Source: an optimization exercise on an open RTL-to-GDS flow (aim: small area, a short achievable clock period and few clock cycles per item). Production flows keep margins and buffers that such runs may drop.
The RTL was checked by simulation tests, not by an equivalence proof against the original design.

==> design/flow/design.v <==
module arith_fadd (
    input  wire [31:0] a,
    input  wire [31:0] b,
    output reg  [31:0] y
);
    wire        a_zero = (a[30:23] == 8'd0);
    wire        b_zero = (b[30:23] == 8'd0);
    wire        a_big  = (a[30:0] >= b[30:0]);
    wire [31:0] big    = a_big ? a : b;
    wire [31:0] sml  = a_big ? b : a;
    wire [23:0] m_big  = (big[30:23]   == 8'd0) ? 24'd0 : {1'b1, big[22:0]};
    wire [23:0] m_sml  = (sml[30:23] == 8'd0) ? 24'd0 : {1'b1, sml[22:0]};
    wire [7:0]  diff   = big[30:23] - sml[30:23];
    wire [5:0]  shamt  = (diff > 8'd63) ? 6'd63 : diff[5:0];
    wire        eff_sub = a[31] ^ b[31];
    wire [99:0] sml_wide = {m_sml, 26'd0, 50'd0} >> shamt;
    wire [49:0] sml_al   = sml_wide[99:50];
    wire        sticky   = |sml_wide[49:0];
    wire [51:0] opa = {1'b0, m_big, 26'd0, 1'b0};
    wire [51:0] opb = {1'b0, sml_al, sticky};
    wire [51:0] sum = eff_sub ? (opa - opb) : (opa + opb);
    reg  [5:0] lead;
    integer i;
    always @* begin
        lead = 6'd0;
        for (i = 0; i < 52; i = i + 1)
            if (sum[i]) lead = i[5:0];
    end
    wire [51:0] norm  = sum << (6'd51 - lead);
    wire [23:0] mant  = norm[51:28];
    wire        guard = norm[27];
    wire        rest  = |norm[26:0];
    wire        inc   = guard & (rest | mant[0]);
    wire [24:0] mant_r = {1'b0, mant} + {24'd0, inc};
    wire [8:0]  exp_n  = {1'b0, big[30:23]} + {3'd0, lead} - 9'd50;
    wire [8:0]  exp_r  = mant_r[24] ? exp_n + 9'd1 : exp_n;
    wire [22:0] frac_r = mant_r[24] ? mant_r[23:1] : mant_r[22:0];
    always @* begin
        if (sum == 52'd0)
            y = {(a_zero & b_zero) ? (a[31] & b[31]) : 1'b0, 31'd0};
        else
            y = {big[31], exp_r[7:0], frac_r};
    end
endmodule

··········

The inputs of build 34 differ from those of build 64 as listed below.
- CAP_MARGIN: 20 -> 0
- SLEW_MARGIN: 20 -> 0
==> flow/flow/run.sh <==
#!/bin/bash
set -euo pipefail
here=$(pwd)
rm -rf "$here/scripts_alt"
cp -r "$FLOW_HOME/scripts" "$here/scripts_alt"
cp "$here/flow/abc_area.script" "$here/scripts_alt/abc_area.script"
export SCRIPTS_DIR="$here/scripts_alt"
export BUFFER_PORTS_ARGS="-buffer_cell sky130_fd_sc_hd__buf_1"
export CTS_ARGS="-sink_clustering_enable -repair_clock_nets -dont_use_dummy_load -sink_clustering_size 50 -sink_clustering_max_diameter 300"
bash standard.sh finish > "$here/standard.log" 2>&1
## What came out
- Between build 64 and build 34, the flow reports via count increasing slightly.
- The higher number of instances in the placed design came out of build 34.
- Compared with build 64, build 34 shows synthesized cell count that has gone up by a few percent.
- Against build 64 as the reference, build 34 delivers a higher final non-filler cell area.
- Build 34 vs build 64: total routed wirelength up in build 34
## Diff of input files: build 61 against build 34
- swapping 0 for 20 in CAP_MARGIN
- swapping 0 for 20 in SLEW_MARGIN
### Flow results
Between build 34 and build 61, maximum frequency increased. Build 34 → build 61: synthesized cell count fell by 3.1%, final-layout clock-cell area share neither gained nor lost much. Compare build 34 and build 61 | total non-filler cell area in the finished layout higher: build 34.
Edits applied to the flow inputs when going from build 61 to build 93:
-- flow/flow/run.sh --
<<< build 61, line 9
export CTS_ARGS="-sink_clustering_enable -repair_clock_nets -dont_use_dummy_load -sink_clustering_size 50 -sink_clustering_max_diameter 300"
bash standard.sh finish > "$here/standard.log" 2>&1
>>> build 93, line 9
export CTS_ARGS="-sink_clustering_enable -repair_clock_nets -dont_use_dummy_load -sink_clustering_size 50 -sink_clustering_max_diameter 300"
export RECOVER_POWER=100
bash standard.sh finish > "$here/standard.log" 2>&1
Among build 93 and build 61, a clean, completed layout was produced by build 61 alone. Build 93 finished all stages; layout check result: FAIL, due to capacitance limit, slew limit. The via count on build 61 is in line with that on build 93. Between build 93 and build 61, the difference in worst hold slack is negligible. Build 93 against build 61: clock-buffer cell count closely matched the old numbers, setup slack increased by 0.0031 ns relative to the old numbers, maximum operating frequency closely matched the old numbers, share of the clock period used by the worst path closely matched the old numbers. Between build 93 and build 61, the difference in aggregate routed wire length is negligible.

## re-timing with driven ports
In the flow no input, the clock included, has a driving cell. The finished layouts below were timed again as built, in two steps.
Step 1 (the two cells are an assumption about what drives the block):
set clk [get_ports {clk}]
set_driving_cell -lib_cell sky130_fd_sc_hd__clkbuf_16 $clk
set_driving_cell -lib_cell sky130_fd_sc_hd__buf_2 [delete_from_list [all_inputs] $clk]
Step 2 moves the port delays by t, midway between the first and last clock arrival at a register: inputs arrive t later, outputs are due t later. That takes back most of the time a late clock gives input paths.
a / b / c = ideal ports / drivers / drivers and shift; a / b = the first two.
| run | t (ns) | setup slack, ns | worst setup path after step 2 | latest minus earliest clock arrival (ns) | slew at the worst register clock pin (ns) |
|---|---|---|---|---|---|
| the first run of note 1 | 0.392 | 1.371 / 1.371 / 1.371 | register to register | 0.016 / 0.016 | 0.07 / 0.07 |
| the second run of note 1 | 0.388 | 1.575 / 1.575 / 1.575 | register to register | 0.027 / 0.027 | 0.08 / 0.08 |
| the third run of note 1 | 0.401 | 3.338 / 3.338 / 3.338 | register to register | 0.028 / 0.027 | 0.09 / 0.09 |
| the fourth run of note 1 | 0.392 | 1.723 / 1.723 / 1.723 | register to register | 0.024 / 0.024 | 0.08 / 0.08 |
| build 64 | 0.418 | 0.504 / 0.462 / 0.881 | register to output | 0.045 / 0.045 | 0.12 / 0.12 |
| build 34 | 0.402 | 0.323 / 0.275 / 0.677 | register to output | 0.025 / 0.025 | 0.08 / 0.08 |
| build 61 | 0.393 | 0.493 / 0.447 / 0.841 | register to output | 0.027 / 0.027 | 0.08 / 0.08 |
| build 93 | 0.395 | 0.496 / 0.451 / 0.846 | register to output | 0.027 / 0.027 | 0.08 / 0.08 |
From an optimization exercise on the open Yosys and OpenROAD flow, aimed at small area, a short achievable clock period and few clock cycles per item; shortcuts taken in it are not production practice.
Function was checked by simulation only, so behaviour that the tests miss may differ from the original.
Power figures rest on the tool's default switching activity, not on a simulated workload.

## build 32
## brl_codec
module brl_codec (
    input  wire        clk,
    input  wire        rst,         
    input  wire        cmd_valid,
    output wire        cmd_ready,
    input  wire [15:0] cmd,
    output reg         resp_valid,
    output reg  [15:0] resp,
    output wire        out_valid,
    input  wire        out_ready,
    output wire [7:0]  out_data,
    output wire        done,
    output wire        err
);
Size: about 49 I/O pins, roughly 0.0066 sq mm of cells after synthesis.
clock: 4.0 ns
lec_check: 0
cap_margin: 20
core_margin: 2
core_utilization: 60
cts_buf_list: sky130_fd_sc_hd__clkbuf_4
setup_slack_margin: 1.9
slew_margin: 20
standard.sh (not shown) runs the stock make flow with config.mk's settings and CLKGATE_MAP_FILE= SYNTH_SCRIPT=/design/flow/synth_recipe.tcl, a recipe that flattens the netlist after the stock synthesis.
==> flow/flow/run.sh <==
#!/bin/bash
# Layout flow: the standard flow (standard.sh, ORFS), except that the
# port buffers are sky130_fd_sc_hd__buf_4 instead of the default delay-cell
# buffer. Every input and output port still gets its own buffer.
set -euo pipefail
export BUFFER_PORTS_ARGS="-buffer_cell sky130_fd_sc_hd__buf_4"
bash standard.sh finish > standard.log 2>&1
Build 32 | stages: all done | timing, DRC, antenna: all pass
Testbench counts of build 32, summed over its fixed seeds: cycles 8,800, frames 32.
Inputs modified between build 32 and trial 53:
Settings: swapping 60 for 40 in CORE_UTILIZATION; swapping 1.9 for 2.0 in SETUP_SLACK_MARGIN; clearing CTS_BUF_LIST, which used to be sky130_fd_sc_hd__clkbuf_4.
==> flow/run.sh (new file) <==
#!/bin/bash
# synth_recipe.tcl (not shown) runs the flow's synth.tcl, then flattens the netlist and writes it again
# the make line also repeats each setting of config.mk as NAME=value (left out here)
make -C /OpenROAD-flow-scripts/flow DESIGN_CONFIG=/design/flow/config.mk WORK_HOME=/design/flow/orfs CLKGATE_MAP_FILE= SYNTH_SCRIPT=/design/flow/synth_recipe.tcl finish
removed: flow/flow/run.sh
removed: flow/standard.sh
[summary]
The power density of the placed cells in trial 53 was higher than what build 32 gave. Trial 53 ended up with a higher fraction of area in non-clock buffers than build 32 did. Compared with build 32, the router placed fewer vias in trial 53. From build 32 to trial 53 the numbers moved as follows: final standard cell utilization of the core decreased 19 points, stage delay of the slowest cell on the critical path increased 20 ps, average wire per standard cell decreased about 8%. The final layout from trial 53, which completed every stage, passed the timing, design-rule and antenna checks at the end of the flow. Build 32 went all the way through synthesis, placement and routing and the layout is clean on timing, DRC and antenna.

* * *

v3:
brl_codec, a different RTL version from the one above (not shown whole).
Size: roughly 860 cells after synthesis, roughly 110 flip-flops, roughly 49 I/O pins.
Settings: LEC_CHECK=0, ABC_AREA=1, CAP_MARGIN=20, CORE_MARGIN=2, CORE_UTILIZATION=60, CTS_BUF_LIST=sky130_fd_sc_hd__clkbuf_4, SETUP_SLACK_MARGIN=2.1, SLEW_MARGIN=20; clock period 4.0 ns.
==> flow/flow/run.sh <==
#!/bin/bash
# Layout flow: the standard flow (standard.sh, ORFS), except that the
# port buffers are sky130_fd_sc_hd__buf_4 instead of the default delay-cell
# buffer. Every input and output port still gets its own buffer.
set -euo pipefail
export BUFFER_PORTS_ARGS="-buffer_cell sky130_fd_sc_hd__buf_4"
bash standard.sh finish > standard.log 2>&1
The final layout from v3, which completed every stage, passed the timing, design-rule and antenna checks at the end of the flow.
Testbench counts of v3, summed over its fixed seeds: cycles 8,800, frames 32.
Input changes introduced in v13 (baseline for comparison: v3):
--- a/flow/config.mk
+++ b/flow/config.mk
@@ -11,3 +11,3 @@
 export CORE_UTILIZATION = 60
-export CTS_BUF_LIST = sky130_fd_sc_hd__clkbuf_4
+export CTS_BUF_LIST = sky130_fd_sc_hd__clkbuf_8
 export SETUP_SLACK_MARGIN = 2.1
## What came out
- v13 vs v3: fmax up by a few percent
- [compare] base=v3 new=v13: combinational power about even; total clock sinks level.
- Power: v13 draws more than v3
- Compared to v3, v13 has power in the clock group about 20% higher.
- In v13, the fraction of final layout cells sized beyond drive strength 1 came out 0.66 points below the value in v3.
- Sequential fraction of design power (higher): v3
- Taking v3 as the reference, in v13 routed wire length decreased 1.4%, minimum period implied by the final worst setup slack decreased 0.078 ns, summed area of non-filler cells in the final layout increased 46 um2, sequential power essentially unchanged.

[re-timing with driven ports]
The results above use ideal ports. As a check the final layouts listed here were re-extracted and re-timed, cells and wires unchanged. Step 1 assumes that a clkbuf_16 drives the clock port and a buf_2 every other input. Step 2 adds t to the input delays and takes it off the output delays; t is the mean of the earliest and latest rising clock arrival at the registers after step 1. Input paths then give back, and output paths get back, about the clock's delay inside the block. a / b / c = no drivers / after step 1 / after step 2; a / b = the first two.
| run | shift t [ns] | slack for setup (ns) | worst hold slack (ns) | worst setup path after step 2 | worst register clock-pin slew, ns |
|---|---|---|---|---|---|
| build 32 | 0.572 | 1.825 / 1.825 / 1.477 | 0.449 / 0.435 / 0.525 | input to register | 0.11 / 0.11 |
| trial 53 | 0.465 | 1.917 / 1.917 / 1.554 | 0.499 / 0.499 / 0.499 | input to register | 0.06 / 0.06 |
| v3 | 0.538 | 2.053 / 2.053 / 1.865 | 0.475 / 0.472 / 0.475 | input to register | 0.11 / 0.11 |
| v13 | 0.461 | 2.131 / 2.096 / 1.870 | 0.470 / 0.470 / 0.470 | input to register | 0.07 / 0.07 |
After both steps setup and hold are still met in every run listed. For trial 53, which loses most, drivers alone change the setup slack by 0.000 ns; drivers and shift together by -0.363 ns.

··········

*Task details*. Of all the entries above, retype exactly the lines from the line with "In the flow" to the line with "0.393 | 0.493", both included, and no others.

*Task output*.
In the flow no input, the clock included, has a driving cell. The finished layouts below were timed again as built, in two steps.
Step 1 (the two cells are an assumption about what drives the block):
set clk [get_ports {clk}]
set_driving_cell -lib_cell sky130_fd_sc_hd__clkbuf_16 $clk
set_driving_cell -lib_cell sky130_fd_sc_hd__buf_2 [delete_from_list [all_inputs] $clk]
Step 2 moves the port delays by t, midway between the first and last clock arrival at a register: inputs arrive t later, outputs are due t later. That takes back most of the time a late clock gives input paths.
a / b / c = ideal ports / drivers / drivers and shift; a / b = the first two.
| run | t (ns) | setup slack, ns | worst setup path after step 2 | latest minus earliest clock arrival (ns) | slew at the worst register clock pin (ns) |
|---|---|---|---|---|---|
| the first run of note 1 | 0.392 | 1.371 / 1.371 / 1.371 | register to register | 0.016 / 0.016 | 0.07 / 0.07 |
| the second run of note 1 | 0.388 | 1.575 / 1.575 / 1.575 | register to register | 0.027 / 0.027 | 0.08 / 0.08 |
| the third run of note 1 | 0.401 | 3.338 / 3.338 / 3.338 | register to register | 0.028 / 0.027 | 0.09 / 0.09 |
| the fourth run of note 1 | 0.392 | 1.723 / 1.723 / 1.723 | register to register | 0.024 / 0.024 | 0.08 / 0.08 |
| build 64 | 0.418 | 0.504 / 0.462 / 0.881 | register to output | 0.045 / 0.045 | 0.12 / 0.12 |
| build 34 | 0.402 | 0.323 / 0.275 / 0.677 | register to output | 0.025 / 0.025 | 0.08 / 0.08 |
| build 61 | 0.393 | 0.493 / 0.447 / 0.841 | register to output | 0.027 / 0.027 | 0.08 / 0.08 |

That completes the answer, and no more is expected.